Bash - How to combine duplicate rows and sum the values of a csv file? [duplicate] - bash

I have a CSV file with a heading row and multiple data rows each with 11 data columns like this:
Order Date,Username,Order Number,No Resi,Quantity,Title,Update Date,Status,Price Per Item,Status Tracking,Alamat
05 Jun 2018,Mildred#email.com,205583995140400,,2,Gold,05 Jun 2018 – 10:01,In Process,Rp3.000.000,Done,Syahrul Address
05 Jun 2018,Mildred#email.com,205583995140400,,1,Gold,05 Jun 2018 – 10:01,In Process,Rp3.000.000,Done,Syahrul Address
05 Jun 2018,Martha#email.com,205486016644400,,2,Gold,05 Jun 2018 – 10:01,In Process,Rp3.000.000,Done,Faishal Address
05 Jun 2018,Martha#email.com,205486016644400,,2,Gold,05 Jun 2018 – 10:01,In Process,Rp3.000.000,Done,Faishal Address
05 Jun 2018,Misty#email.com,205588935534900,,2,Gold,05 Jun 2018 – 10:01,In Process,Rp3.000.000,Done,Rutwan Address
05 Jun 2018,Misty#email.com,205588935534900,,1,Gold,05 Jun 2018 – 10:01,In Process,Rp3.000.000,Done,Rutwan Address
I want to remove the duplicates in that file and sum the values in the Quantity data column. I want the result to be like this:
Order Date,Username,Order Number,No Resi,Quantity,Title,Update Date,Status,Price Per Item,Status Tracking,Alamat
05 Jun 2018,Mildred#email.com,205583995140400,,3,Gold,05 Jun 2018 – 10:01,In Process,Rp3.000.000,Done,Syahrul Address
05 Jun 2018,Martha#email.com,205486016644400,,4,Gold,05 Jun 2018 – 10:01,In Process,Rp3.000.000,Done,Faishal Address
05 Jun 2018,Misty#email.com,205588935534900,,3,Gold,05 Jun 2018 – 10:01,In Process,Rp3.000.000,Done,Rutwan Address
I want to sum only the values in the fifth data column Quantity while leaving the rest as it is.

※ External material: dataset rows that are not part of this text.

**src/rtl/ssc_corr_collector_pkg.sv**
```systemverilog
// Shared register map, event word layout and status word layout for the
// correlator event collector.
package ssc_corr_collector_pkg;

    localparam int unsigned DATA_W  = 32;
    localparam int unsigned CH_ID_W = 4;
    localparam int unsigned TS_W    = 27;

    localparam logic [15:0] SSC_ADDR_SEEN  = 16'h0108;
    localparam logic [15:0] SSC_ADDR_EVT   = 16'h010C;
    localparam logic [15:0] SSC_ADDR_STAT  = 16'h0110;
    localparam logic [15:0] SSC_ADDR_IRQEN = 16'h0114;

    // Queued event: valid flag, channel id, truncated sample timestamp
    typedef struct packed {
        logic               valid;
        logic [CH_ID_W-1:0] ch;
        logic [TS_W-1:0]    ts;
    } evt_word_t;

    typedef struct packed {
        logic [7:0] rsvd_hi;
        logic [7:0] drop_cnt;
        logic [4:0] rsvd_mid;
        logic       overflow;
        logic       full;
        logic       empty;
        logic [2:0] rsvd_lo;
        logic [4:0] level;
    } stat_word_t;

endpackage

```
**src/rtl/ssc_evt_fifo.sv**
```systemverilog
// Synchronous show-ahead event FIFO; flush overrides push and pop.
module ssc_evt_fifo #(
    parameter int unsigned DEPTH = 8,
    parameter int unsigned WIDTH = 32
) (
    input  logic                     clk,
    input  logic                     rst,
    input  logic                     push,
    input  logic                     pop,
    input  logic                     flush,
    input  logic [WIDTH-1:0]         data,
    output logic                     full,
    output logic                     empty,
    output logic [$clog2(DEPTH):0]   level,
    output logic [WIDTH-1:0]         head
);
    localparam int unsigned AW = $clog2(DEPTH);

    logic [WIDTH-1:0] mem [DEPTH];
    logic [AW-1:0]    rd_ptr;
    logic [AW-1:0]    wr_ptr;
    logic [AW:0]      count;
    logic             do_push;
    logic             do_pop;

    assign empty   = (count == '0);
    assign full    = (count == (AW+1)'(DEPTH));
    assign level   = count;
    assign head    = mem[rd_ptr];
    // A pop frees a slot in the same cycle, so a full FIFO still accepts push+pop
    assign do_pop  = pop & ~empty & ~flush;
    assign do_push = push & ~flush & (~full | do_pop);

    always_ff @(posedge clk or negedge rst) begin
        if (!rst) begin
            rd_ptr <= '0;
            wr_ptr <= '0;
            count  <= '0;
        end else if (flush) begin
            rd_ptr <= '0;
            wr_ptr <= '0;
            count  <= '0;
        end else begin
            if (do_push) wr_ptr <= wr_ptr + AW'(1);
            if (do_pop)  rd_ptr <= rd_ptr + AW'(1);
            if (do_push && !do_pop)      count <= count + (AW+1)'(1);
            else if (do_pop && !do_push) count <= count - (AW+1)'(1);
        end
    end

    always_ff @(posedge clk) begin
        if (do_push) mem[wr_ptr] <= data;
    end

endmodule

```
**src/rtl/ssc_corr_collector.sv**
```systemverilog
// Collects correlation strobes from the slices into a sticky seen vector and a
// timestamped event FIFO, merges slice read data and drives the interrupt.
module ssc_corr_collector
    import ssc_corr_collector_pkg::*;
#(
    parameter int unsigned NCH        = 16,
    parameter int unsigned FIFO_DEPTH = 8
) (
    input  logic                  clk,
    input  logic                  rst,
    input  logic [DATA_W-1:0]     addr,
    input  logic [DATA_W-1:0]     Wdata,
    input  logic                  write,
    input  logic                  read,
    input  logic [NCH-1:0]        cseen,
    input  logic [DATA_W-1:0]     sample_cnt,
    input  logic [NCH*DATA_W-1:0] Rdata_ch,
    output logic [DATA_W-1:0]     Rdata,
    output logic                  irq
);
    localparam int unsigned LVL_W = $clog2(FIFO_DEPTH) + 1;

    logic [NCH-1:0]    prev_cseen;
    logic [NCH-1:0]    seen;
    logic [NCH-1:0]    pending;
    logic [NCH-1:0]    irq_en_ch;
    logic              irq_en_fifo;
    logic              overflow;
    logic [7:0]        drop_cnt;
    logic              prev_seen_rd;
    logic              prev_evt_rd;

    logic [NCH-1:0]    rise;
    logic [NCH-1:0]    svc_clear;
    logic              svc_valid;
    logic [CH_ID_W-1:0] svc_ch;
    logic              hit_seen, hit_evt, hit_stat, hit_irqen;
    logic              seen_clr, pop_req, pop_eff, flush, drop;
    logic              fifo_full, fifo_empty;
    logic [LVL_W-1:0]  fifo_level;
    logic [DATA_W-1:0] fifo_head;
    evt_word_t         evt;
    stat_word_t        stat;
    logic [DATA_W-1:0] local_rd;
    logic [DATA_W-1:0] slice_or;
    logic              unused_bits;

    assign hit_seen  = (addr[15:0] == SSC_ADDR_SEEN);
    assign hit_evt   = (addr[15:0] == SSC_ADDR_EVT);
    assign hit_stat  = (addr[15:0] == SSC_ADDR_STAT);
    assign hit_irqen = (addr[15:0] == SSC_ADDR_IRQEN);

    // Side effects fire only on the first cycle of a held read
    assign seen_clr  = read & hit_seen & ~prev_seen_rd;
    assign pop_req   = read & hit_evt & ~prev_evt_rd;
    assign pop_eff   = pop_req & ~fifo_empty;
    assign flush     = write & hit_stat & Wdata[0];

    assign rise      = cseen & ~prev_cseen;
    assign svc_valid = |pending;
    assign svc_clear = pending & (~pending + NCH'(1));
    assign drop      = svc_valid & (flush | (fifo_full & ~pop_eff));

    always_comb begin
        svc_ch = '0;
        for (int i = int'(NCH) - 1; i >= 0; i--) begin
            if (pending[i]) svc_ch = CH_ID_W'(i);
        end
    end

    always_comb begin
        evt       = '0;
        evt.valid = 1'b1;
        evt.ch    = svc_ch;
        evt.ts    = sample_cnt[TS_W-1:0];
    end

    ssc_evt_fifo #(
        .DEPTH (FIFO_DEPTH),
        .WIDTH (DATA_W)
    ) u_fifo (
        .clk   (clk),
        .rst   (rst),
        .push  (svc_valid),
        .pop   (pop_req),
        .flush (flush),
        .data  (evt),
        .full  (fifo_full),
        .empty (fifo_empty),
        .level (fifo_level),
        .head  (fifo_head)
    );

    always_ff @(posedge clk or negedge rst) begin
        if (!rst) begin
            prev_cseen   <= '0;
            seen         <= '0;
            pending      <= '0;
            irq_en_ch    <= '0;
            irq_en_fifo  <= 1'b0;
            overflow     <= 1'b0;
            drop_cnt     <= '0;
            prev_seen_rd <= 1'b0;
            prev_evt_rd  <= 1'b0;
            irq          <= 1'b0;
        end else begin
            prev_cseen   <= cseen;
            seen         <= (seen & ~{NCH{seen_clr}}) | rise;
            pending      <= (pending & ~svc_clear) | rise;
            prev_seen_rd <= read & hit_seen;
            prev_evt_rd  <= read & hit_evt;
            if (write && hit_irqen) begin
                irq_en_ch   <= Wdata[NCH-1:0];
                irq_en_fifo <= Wdata[31];
            end
            // A flush restarts drop accounting, but an event lost to it still counts
            if (flush) begin
                overflow <= drop;
                drop_cnt <= 8'(drop);
            end else if (drop) begin
                overflow <= 1'b1;
                if (drop_cnt != 8'hFF) drop_cnt <= drop_cnt + 8'd1;
            end
            irq <= (|(seen & irq_en_ch)) | (irq_en_fifo & ~fifo_empty);
        end
    end

    always_comb begin
        stat          = '0;
        stat.drop_cnt = drop_cnt;
        stat.overflow = overflow;
        stat.full     = fifo_full;
        stat.empty    = fifo_empty;
        stat.level    = 5'(fifo_level);
    end

    always_comb begin
        slice_or = '0;
        for (int n = 0; n < int'(NCH); n++) begin
            slice_or = slice_or | Rdata_ch[n*DATA_W +: DATA_W];
        end
        local_rd = '0;
        if (hit_seen)  local_rd = DATA_W'(seen);
        if (hit_evt)   local_rd = fifo_empty ? '0 : fifo_head;
        if (hit_stat)  local_rd = stat;
        if (hit_irqen) begin
            local_rd     = DATA_W'(irq_en_ch);
            local_rd[31] = irq_en_fifo;
        end
        Rdata = read ? (slice_or | local_rd) : '0;
    end

    assign unused_bits = ^{addr[31:16], Wdata, sample_cnt[DATA_W-1:TS_W]};

endmodule
```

I have tried the solution in Sum duplicate row values with awk, but the answer there works only if the file has only two data columns. My CSV file has 11 data columns and so it doesn't work.
How to do it with awk?

awk to the rescue!
$ awk 'BEGIN{FS=OFS=","}
NR==1{print; next}
{q=$5; $5="~"; a[$0]+=q}
END {for(k in a) {sub("~",a[k],k); print k}}' file
Order Date,Username,Order Number,No Resi,Quantity,Title,Update Date,Status,Price Per Item,Status Tracking,Alamat
05 Jun 2018,Misty#email.com,205588935534900,,3,Gold,05 Jun 2018 - 10:01,In Process,Rp3.000.000,Done,Rutwan Address
05 Jun 2018,Martha#email.com,205486016644400,,4,Gold,05 Jun 2018 - 10:01,In Process,Rp3.000.000,Done,Faishal Address
05 Jun 2018,Mildred#email.com,205583995140400,,3,Gold,05 Jun 2018 - 10:01,In Process,Rp3.000.000,Done,Syahrul Address
note that the order of records are not guaranteed, but also doesn't require them to be sorted initially. To preserve the order there are multiple solutions...
Also, I use ~ as a placeholder. If your data includes this char you can replace with an unused one.
UPDATE
To preserve the order (based on first appearance of a row)
$ awk 'BEGIN{FS=OFS=","}
NR==1{print; next}
{q=$5;$5="~"; if(!($0 in a)) b[++c]=$0; a[$0]+=q}
END {for(k=1;k<=c;k++) {sub("~",a[b[k]],b[k]); print b[k]}}' file
keep a separate structure to mark the order of the rows and iterate over that data structure...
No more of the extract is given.